In 2013, the Ohio Court of Common Pleas, in the case of In re Estate of Javier Castro, admitted an electronic will to probate. In 2012, Javier Castro was hospitalized. Castro was a chef and Jehovah’s Witness who was not married and had no children. Castro’s treating physicians advised him to undergo a life saving blood transfusion. Castro declined the transfusion for religious reasons with the understanding that his refusal would ultimately result in his death. While Castro was in the hospital, he told his brothers that he needed to prepare a will. Because Castro had no paper or pencil, one of his brothers suggested that the will be prepared on his Samsung Galaxy tablet. In the presence of his two brothers, Castro orally stated the terms of his will and his brother transcribed what Castro told him on the Samsung screen using the tablet’s stylus. Before Castro could sign the digital will, he was transferred to a Cleveland hospital, where he later signed the will on the Samsung tablet using the stylus in his brothers’ presence. After Castro’s passing, his brothers printed the will onto paper and then presented the paper copy for probate.

The Ohio Probate Code required the testator to be at least 18 years of age, of sound mind and memory, under no undue constraint and to follow certain formalities. To be a valid will, it had to be (1) in writing; (2) signed at the end by the testator or some other person at the testator’s direction and in his presence; and (3) attested or subscribed to in the conscious presence of the testator by two or more witnesses.

Castro’s electronic will, however, contained no attestation clause above the witnesses’ signatures so admission to probate did not meet the technical requirements of the Ohio statute. The trial judge, however, ultimately admitted the will to probate based upon a will saving statute (similar to Uniform Probate Code § 2-503 and Colorado Probate Code, C.R.S. § 15-11-503) to rescue a noncompliant, defective will.
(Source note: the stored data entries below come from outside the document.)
What follows belongs to an exercise in optimizing a design on an open flow for small area and a short achievable clock period; a production flow would make more cautious choices. Where RTL was checked, it was by simulation tests only, not by an equivalence proof against the original. No driver is modelled on the clock port, so clock power and skew are understated where the tree is cut down; a real chip needs a root buffer or a tree. Power and IR drop assume default switching activity.

==> module fifo_regs_no_flags, before the edit <==
module fifo_regs_no_flags #(
    parameter g_WIDTH = 8,   
    parameter g_DEPTH = 32   
)(
    input wire i_rst_sync,                 
    input wire i_clk,                      
    input wire i_wr_en,                    
    input wire [g_WIDTH-1:0] i_wr_data,    
    output wire o_full,                    
    input wire i_rd_en,                    
    output wire [g_WIDTH-1:0] o_rd_data,   
    output wire o_empty                    
);
    localparam NLO = 8;
    localparam NHI = g_DEPTH / NLO;
    reg [g_WIDTH-1:0] r_SR [0:g_DEPTH-3];
    reg [g_WIDTH-1:0] r_WD;
    reg r_WQ;
    reg [g_WIDTH-1:0] r_HEAD;
    reg [NLO-1:0] r_LO;
    reg [NHI-1:0] r_HI;
    reg r_EMPTY;     
    reg r_FULL;      
    reg r_LE1;       
    wire w_WR = i_wr_en && !r_FULL;
    wire w_RD = i_rd_en && !r_EMPTY;
    wire w_UP = w_WR && !w_RD;
    wire w_DN = w_RD && !w_WR;
    wire w_Q0  = r_LO[0] && r_HI[0];
    wire w_Q1  = r_LO[1] && r_HI[0];
    wire w_Q29 = r_LO[NLO-3] && r_HI[NHI-1];
    wire w_Q30 = r_LO[NLO-2] && r_HI[NHI-1];
    wire w_Q31 = r_LO[NLO-1] && r_HI[NHI-1];
    wire w_SHIFT = r_WQ && !w_Q30;
    wire w_N1  = r_WQ ? w_Q31 : w_Q0;     
    wire w_N2  = r_WQ ? w_Q0  : w_Q1;     
    wire w_NF1 = r_WQ ? w_Q29 : w_Q30;    
    reg [g_WIDTH-1:0] w_NEXT;
    reg [g_WIDTH-1:0] w_GRP;
    integer g, l;
    always @(*) begin
        w_NEXT = {g_WIDTH{1'b0}};
        for (g = 0; g < NHI; g = g + 1) begin
            w_GRP = {g_WIDTH{1'b0}};
            for (l = 0; l < NLO; l = l + 1)
                if (NLO*g + l < g_DEPTH-1)
                    w_GRP = w_GRP | ({g_WIDTH{r_LO[l]}} &
                                     ((NLO*g + l == 0) ? r_WD : r_SR[NLO*g + l - 1]));
            w_NEXT = w_NEXT | ({g_WIDTH{r_HI[g]}} & w_GRP);
        end
    end
    integer i;
    always @(posedge i_clk) begin
        if (!r_WQ || w_SHIFT)
            r_WD <= i_wr_data;
        if (w_SHIFT) begin
            r_SR[0] <= r_WD;
            for (i = 1; i < g_DEPTH-2; i = i + 1)
                r_SR[i] <= r_SR[i-1];
        end
        if (r_EMPTY || i_rd_en)
            r_HEAD <= r_LE1 ? i_wr_data : w_NEXT;
    end
    wire [NLO-1:0] w_LO_L = {r_LO[NLO-2:0], r_LO[NLO-1]};    
    wire [NLO-1:0] w_LO_R = {r_LO[0], r_LO[NLO-1:1]};        
    wire [NHI-1:0] w_HI_L = r_LO[NLO-1] ? {r_HI[NHI-2:0], r_HI[NHI-1]} : r_HI;
    wire [NHI-1:0] w_HI_R = r_LO[0]     ? {r_HI[0], r_HI[NHI-1:1]}     : r_HI;
    wire [NLO-1:0] w_LO_RD = w_SHIFT ? r_LO   : w_LO_R;
    wire [NLO-1:0] w_LO_NR = w_SHIFT ? w_LO_L : r_LO;
    wire [NHI-1:0] w_HI_RD = w_SHIFT ? r_HI   : w_HI_R;
    wire [NHI-1:0] w_HI_NR = w_SHIFT ? w_HI_L : r_HI;
    always @(posedge i_clk) begin
        if (i_rst_sync) begin
            r_WQ    <= 1'b0;
            r_LO    <= {1'b1, {(NLO-1){1'b0}}};
            r_HI    <= {1'b1, {(NHI-1){1'b0}}};
            r_EMPTY <= 1'b1;
            r_FULL  <= 1'b0;
            r_LE1   <= 1'b1;
        end else begin
            r_WQ   <= w_WR || (r_WQ && !w_SHIFT);
            r_LO   <= w_RD ? w_LO_RD : w_LO_NR;
            r_HI   <= w_RD ? w_HI_RD : w_HI_NR;
            if (w_UP) begin
                r_EMPTY <= 1'b0;
                r_FULL  <= w_NF1;
                r_LE1   <= r_EMPTY;
            end else if (w_DN) begin
                r_EMPTY <= w_N1;
                r_FULL  <= 1'b0;
                r_LE1   <= w_N1 || w_N2;
            end
        end
    end
    assign o_rd_data = r_HEAD;
    assign o_full    = r_FULL;
    assign o_empty   = r_EMPTY;
endmodule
The Ohio statute provided that: after hearing, the court must find, by clear and convincing evidence, that the decedent
(1) prepared or caused the document to be prepared;
(2) signed the document and intended the document to constitute his or her will; and (3) that the document was signed in the conscious presence of two or more witnesses.

As a threshold matter, the court had to resolve the question of whether Castro’s digital document on the Samsung tablet was a “writing”. Because the Ohio Probate Code did not define a “writing,” the trial judge turned to a section in the Ohio Criminal Code which provided that a “writing”, in the criminal context of theft and fraud, “means any computer software, document, letter, memorandum, note, paper, plate, data, film, or other thing having in or upon it any written, typewritten, or printed matter, and any token, stamp, seal, credit card, badge, trademark, label or other symbol of value, right, privilege, license or identification.” Using this broad definition, the trial court found that the will on the Samsung tablet was a “writing” because it contained the stylus marks made on the tablet and it was saved through the application of software.

In Castro there was no opposition to the probate of the will. Given the unrebutted testimony of Castro’s siblings, they were able to meet their burden of proof regarding the admissibility of the document by clear and convincing evidence. One must question, if the will had been contested, whether the result would have been the same.